===== src/rtl/qpd_pkg.sv =====
// qpd_pkg: state encoding, quadrant indices and default widths shared by the QPD position calculator.
// Revision 1.0
`default_nettype none

package qpd_pkg;

  localparam int DEF_NUM_BITS_IN  = 24;
  localparam int DEF_NUM_BITS_OUT = 24;

  localparam int QA = 0;
  localparam int QB = 1;
  localparam int QC = 2;
  localparam int QD = 3;

  typedef enum logic [1:0] {
    ST_COLLECT = 2'd0,
    ST_SUM     = 2'd1,
    ST_DIVIDE  = 2'd2,
    ST_DONE    = 2'd3
  } qpd_state_t;

endpackage

`default_nettype wire


===== src/rtl/qpd_position_calc_if.sv =====
// qpd_position_calc_if: quadrant sample inputs and normalized position results.
// Revision 1.0
`default_nettype none

interface qpd_position_calc_if
  import qpd_pkg::*;
#(
  parameter int NUM_BITS_IN  = DEF_NUM_BITS_IN,
  parameter int NUM_BITS_OUT = DEF_NUM_BITS_OUT
);

  logic signed [NUM_BITS_IN-1:0]  data_i [4];
  logic        [3:0]              valid_i;
  logic signed [NUM_BITS_OUT-1:0] x_o;
  logic signed [NUM_BITS_OUT-1:0] y_o;
  logic signed [NUM_BITS_IN+1:0]  sum_o;
  logic                           done_o;
  logic                           invalid_o;
  logic                           overrun_o;

  modport master (
    output data_i, valid_i,
    input  x_o, y_o, sum_o, done_o, invalid_o, overrun_o
  );

  modport slave (
    input  data_i, valid_i,
    output x_o, y_o, sum_o, done_o, invalid_o, overrun_o
  );

endinterface

`default_nettype wire


===== src/rtl/serial_divider.sv =====
// serial_divider: unsigned compare-and-subtract divider, one quotient bit per cycle, QUOT_W cycles.
// Revision 1.0
`default_nettype none

module serial_divider #(
  parameter int DIVIDEND_W = 49,
  parameter int DIVISOR_W  = 26,
  parameter int QUOT_W     = 25
) (
  input  wire logic                  clk,
  input  wire logic                  rst,
  input  wire logic                  start,
  input  wire logic [DIVIDEND_W-1:0] dividend,
  input  wire logic [DIVISOR_W-1:0]  divisor,
  output logic                       busy,
  output logic                       done,
  output logic                       overflow,
  output logic [QUOT_W-1:0]          quotient
);

  localparam int WORK_W = DIVISOR_W + QUOT_W;
  localparam int CNT_W  = $clog2(QUOT_W + 1);

  logic [WORK_W-1:0] rem;
  logic [WORK_W-1:0] den;
  logic [WORK_W-1:0] den_top;
  logic [CNT_W-1:0]  cnt;

  // Divisor aligned one bit above the top quotient weight; a dividend reaching it cannot be represented.
  assign den_top = {divisor, {QUOT_W{1'b0}}};

  always_ff @(posedge clk or posedge rst) begin
    if (rst) begin
      rem      <= '0;
      den      <= '0;
      cnt      <= '0;
      quotient <= '0;
      busy     <= 1'b0;
      done     <= 1'b0;
      overflow <= 1'b0;
    end else begin
      done <= 1'b0;
      if (start && !busy) begin
        rem      <= WORK_W'(dividend);
        den      <= den_top >> 1;
        quotient <= '0;
        overflow <= (WORK_W'(dividend) >= den_top);
        cnt      <= CNT_W'(QUOT_W);
        busy     <= 1'b1;
      end else if (busy) begin
        if (rem >= den) begin
          rem      <= rem - den;
          quotient <= {quotient[QUOT_W-2:0], 1'b1};
        end else begin
          quotient <= {quotient[QUOT_W-2:0], 1'b0};
        end
        den <= den >> 1;
        cnt <= cnt - 1'b1;
        if (cnt == CNT_W'(1)) begin
          busy <= 1'b0;
          done <= 1'b1;
        end
      end
    end
  end

endmodule

`default_nettype wire


===== src/rtl/qpd_position_calc.sv =====
// qpd_position_calc: collects four quadrant samples and outputs normalized x/y and the total sum.
// Revision 1.0 -- define QPD_POS_SATURATE_EN to clamp quotients instead of two's-complement wrap.
`default_nettype none

module qpd_position_calc
  import qpd_pkg::*;
#(
  parameter int NUM_BITS_IN  = DEF_NUM_BITS_IN,
  parameter int NUM_BITS_OUT = DEF_NUM_BITS_OUT
) (
  input  wire logic          clk_i,
  input  wire logic          reset_i,
  qpd_position_calc_if.slave bus
);

  localparam int SUM_W      = NUM_BITS_IN + 2;
  localparam int QUOT_W     = NUM_BITS_OUT + 1;
  localparam int DVD_W      = SUM_W + NUM_BITS_OUT - 1;
  localparam int DIV_CYCLES = NUM_BITS_OUT + 1;
  localparam int CNT_W      = $clog2(DIV_CYCLES + 1);

  localparam logic [CNT_W-1:0]               CNT_LAST = CNT_W'(DIV_CYCLES - 1);
  localparam logic [QUOT_W-1:0]              Q_HALF   = QUOT_W'(1) << (NUM_BITS_OUT - 1);
  localparam logic signed [NUM_BITS_OUT-1:0] OUT_MAX  = {1'b0, {(NUM_BITS_OUT-1){1'b1}}};
  localparam logic signed [NUM_BITS_OUT-1:0] OUT_MIN  = {1'b1, {(NUM_BITS_OUT-1){1'b0}}};

`ifdef QPD_POS_SATURATE_EN
  localparam bit SATURATE = 1'b1;
`else
  localparam bit SATURATE = 1'b0;
`endif

  qpd_state_t state, state_next;

  logic signed [NUM_BITS_IN-1:0] sample [4];
  logic [3:0]                    got;
  logic [3:0]                    got_merged;
  logic                          set_complete;
  logic [CNT_W-1:0]              div_cnt;

  logic signed [SUM_W-1:0] qa, qb, qc, qd;
  logic signed [SUM_W-1:0] sum_c, dx_c, dy_c, sum_r;
  logic                    sum_pos_c, sum_pos_r, neg_x_r, neg_y_r;
  logic [SUM_W-1:0]        mag_x, mag_y;
  logic [DVD_W-1:0]        dvd_x, dvd_y;

  logic              collecting, load_result, div_start;
  logic              busy_x, busy_y, done_x, done_y, ovf_x, ovf_y;
  logic [QUOT_W-1:0] quot_x, quot_y;

  assign got_merged   = got | bus.valid_i;
  assign set_complete = &got_merged;

  assign qa = SUM_W'(sample[QA]);
  assign qb = SUM_W'(sample[QB]);
  assign qc = SUM_W'(sample[QC]);
  assign qd = SUM_W'(sample[QD]);

  assign sum_c     = qa + qb + qc + qd;
  assign dx_c      = (qa + qd) - (qb + qc);
  assign dy_c      = (qa + qb) - (qc + qd);
  assign sum_pos_c = !sum_c[SUM_W-1] && (sum_c != '0);

  assign mag_x = dx_c[SUM_W-1] ? $unsigned(-dx_c) : $unsigned(dx_c);
  assign mag_y = dy_c[SUM_W-1] ? $unsigned(-dy_c) : $unsigned(dy_c);
  assign dvd_x = {mag_x, {(NUM_BITS_OUT-1){1'b0}}};
  assign dvd_y = {mag_y, {(NUM_BITS_OUT-1){1'b0}}};

  // Magnitudes of 4*sum or more exceed the quotient width; clamping covers them, wrap keeps the partial bits.
  function automatic logic signed [NUM_BITS_OUT-1:0] fix_quotient(
    input logic [QUOT_W-1:0] q,
    input logic              ovf,
    input logic              neg
  );
    logic [NUM_BITS_OUT-1:0] s;
    s = neg ? NUM_BITS_OUT'(-q) : NUM_BITS_OUT'(q);
    if (SATURATE && !neg && (ovf || q >= Q_HALF)) return OUT_MAX;
    if (SATURATE && neg && (ovf || q > Q_HALF)) return OUT_MIN;
    return s;
  endfunction

  always_ff @(posedge clk_i or posedge reset_i) begin
    if (reset_i) begin
      state <= ST_COLLECT;
    end else begin
      state <= state_next;
    end
  end

  always_comb begin
    state_next = state;
    case (state)
      ST_COLLECT: if (set_complete) state_next = ST_SUM;
      ST_SUM:     state_next = ST_DIVIDE;
      ST_DIVIDE:  if (div_cnt == CNT_LAST) state_next = ST_DONE;
      ST_DONE:    state_next = ST_COLLECT;
      default:    state_next = ST_COLLECT;
    endcase
  end

  always_comb begin
    collecting  = (state == ST_COLLECT);
    load_result = (state == ST_DONE);
    div_start   = (state == ST_SUM) && sum_pos_c && !busy_x && !busy_y;
  end

  always_ff @(posedge clk_i or posedge reset_i) begin
    if (reset_i) begin
      for (int k = 0; k < 4; k++) sample[k] <= '0;
      got           <= '0;
      div_cnt       <= '0;
      sum_r         <= '0;
      sum_pos_r     <= 1'b0;
      neg_x_r       <= 1'b0;
      neg_y_r       <= 1'b0;
      bus.x_o       <= '0;
      bus.y_o       <= '0;
      bus.sum_o     <= '0;
      bus.done_o    <= 1'b0;
      bus.invalid_o <= 1'b0;
      bus.overrun_o <= 1'b0;
    end else begin
      bus.done_o <= 1'b0;

      if (collecting) begin
        for (int k = 0; k < 4; k++) begin
          if (bus.valid_i[k]) sample[k] <= bus.data_i[k];
        end
        got <= set_complete ? 4'b0000 : got_merged;
      end else if (|bus.valid_i) begin
        bus.overrun_o <= 1'b1;
      end

      if (state == ST_SUM) begin
        sum_r     <= sum_c;
        sum_pos_r <= sum_pos_c;
        neg_x_r   <= dx_c[SUM_W-1];
        neg_y_r   <= dy_c[SUM_W-1];
        div_cnt   <= '0;
      end else if (state == ST_DIVIDE) begin
        div_cnt <= div_cnt + 1'b1;
      end

      if (load_result) begin
        bus.done_o    <= 1'b1;
        bus.sum_o     <= sum_r;
        bus.invalid_o <= !sum_pos_r;
        bus.x_o       <= (sum_pos_r && done_x) ? fix_quotient(quot_x, ovf_x, neg_x_r) : '0;
        bus.y_o       <= (sum_pos_r && done_y) ? fix_quotient(quot_y, ovf_y, neg_y_r) : '0;
      end
    end
  end

  serial_divider #(
    .DIVIDEND_W (DVD_W),
    .DIVISOR_W  (SUM_W),
    .QUOT_W     (QUOT_W)
  ) u_div_x (
    .clk      (clk_i),
    .rst      (reset_i),
    .start    (div_start),
    .dividend (dvd_x),
    .divisor  ($unsigned(sum_c)),
    .busy     (busy_x),
    .done     (done_x),
    .overflow (ovf_x),
    .quotient (quot_x)
  );

  serial_divider #(
    .DIVIDEND_W (DVD_W),
    .DIVISOR_W  (SUM_W),
    .QUOT_W     (QUOT_W)
  ) u_div_y (
    .clk      (clk_i),
    .rst      (reset_i),
    .start    (div_start),
    .dividend (dvd_y),
    .divisor  ($unsigned(sum_c)),
    .busy     (busy_y),
    .done     (done_y),
    .overflow (ovf_y),
    .quotient (quot_y)
  );

endmodule

`default_nettype wire


===== src/flat_wrapper.sv =====
// flat-port wrapper written by rule: the top's interface ports become plain ports
module qpd_position_calc_flat import qpd_pkg::*;
#(
  parameter int NUM_BITS_IN  = DEF_NUM_BITS_IN,
  parameter int NUM_BITS_OUT = DEF_NUM_BITS_OUT
)
  (clk_i, reset_i, bus_data_i, bus_valid_i, bus_x_o, bus_y_o, bus_sum_o, bus_done_o, bus_invalid_o, bus_overrun_o);
  qpd_position_calc_if #(.NUM_BITS_IN(NUM_BITS_IN), .NUM_BITS_OUT(NUM_BITS_OUT)) bus_i ();
  input  wire logic clk_i;
  input  wire logic reset_i;
  input wire logic [$bits(bus_i.data_i)-1:0] bus_data_i;
  input wire logic [$bits(bus_i.valid_i)-1:0] bus_valid_i;
  output wire logic [$bits(bus_i.x_o)-1:0] bus_x_o;
  output wire logic [$bits(bus_i.y_o)-1:0] bus_y_o;
  output wire logic [$bits(bus_i.sum_o)-1:0] bus_sum_o;
  output wire logic [$bits(bus_i.done_o)-1:0] bus_done_o;
  output wire logic [$bits(bus_i.invalid_o)-1:0] bus_invalid_o;
  output wire logic [$bits(bus_i.overrun_o)-1:0] bus_overrun_o;
  assign bus_i.data_i = {>>{bus_data_i}};
  assign bus_i.valid_i = bus_valid_i;
  assign bus_x_o = bus_i.x_o;
  assign bus_y_o = bus_i.y_o;
  assign bus_sum_o = bus_i.sum_o;
  assign bus_done_o = bus_i.done_o;
  assign bus_invalid_o = bus_i.invalid_o;
  assign bus_overrun_o = bus_i.overrun_o;
  qpd_position_calc #(.NUM_BITS_IN(NUM_BITS_IN), .NUM_BITS_OUT(NUM_BITS_OUT)) u_core (.clk_i(clk_i), .reset_i(reset_i), .bus(bus_i));
endmodule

------------

- _Task objective_
Repeat the entries verbatim through the line with "parameter int DIVISOR_W".

- _Completed task_
===== src/rtl/qpd_pkg.sv =====
// qpd_pkg: state encoding, quadrant indices and default widths shared by the QPD position calculator.
// Revision 1.0
`default_nettype none

package qpd_pkg;

  localparam int DEF_NUM_BITS_IN  = 24;
  localparam int DEF_NUM_BITS_OUT = 24;

  localparam int QA = 0;
  localparam int QB = 1;
  localparam int QC = 2;
  localparam int QD = 3;

  typedef enum logic [1:0] {
    ST_COLLECT = 2'd0,
    ST_SUM     = 2'd1,
    ST_DIVIDE  = 2'd2,
    ST_DONE    = 2'd3
  } qpd_state_t;

endpackage

`default_nettype wire


===== src/rtl/qpd_position_calc_if.sv =====
// qpd_position_calc_if: quadrant sample inputs and normalized position results.
// Revision 1.0
`default_nettype none

interface qpd_position_calc_if
  import qpd_pkg::*;
#(
  parameter int NUM_BITS_IN  = DEF_NUM_BITS_IN,
  parameter int NUM_BITS_OUT = DEF_NUM_BITS_OUT
);

  logic signed [NUM_BITS_IN-1:0]  data_i [4];
  logic        [3:0]              valid_i;
  logic signed [NUM_BITS_OUT-1:0] x_o;
  logic signed [NUM_BITS_OUT-1:0] y_o;
  logic signed [NUM_BITS_IN+1:0]  sum_o;
  logic                           done_o;
  logic                           invalid_o;
  logic                           overrun_o;

  modport master (
    output data_i, valid_i,
    input  x_o, y_o, sum_o, done_o, invalid_o, overrun_o
  );

  modport slave (
    input  data_i, valid_i,
    output x_o, y_o, sum_o, done_o, invalid_o, overrun_o
  );

endinterface

`default_nettype wire


===== src/rtl/serial_divider.sv =====
// serial_divider: unsigned compare-and-subtract divider, one quotient bit per cycle, QUOT_W cycles.
// Revision 1.0
`default_nettype none

module serial_divider #(
  parameter int DIVIDEND_W = 49,
  parameter int DIVISOR_W  = 26,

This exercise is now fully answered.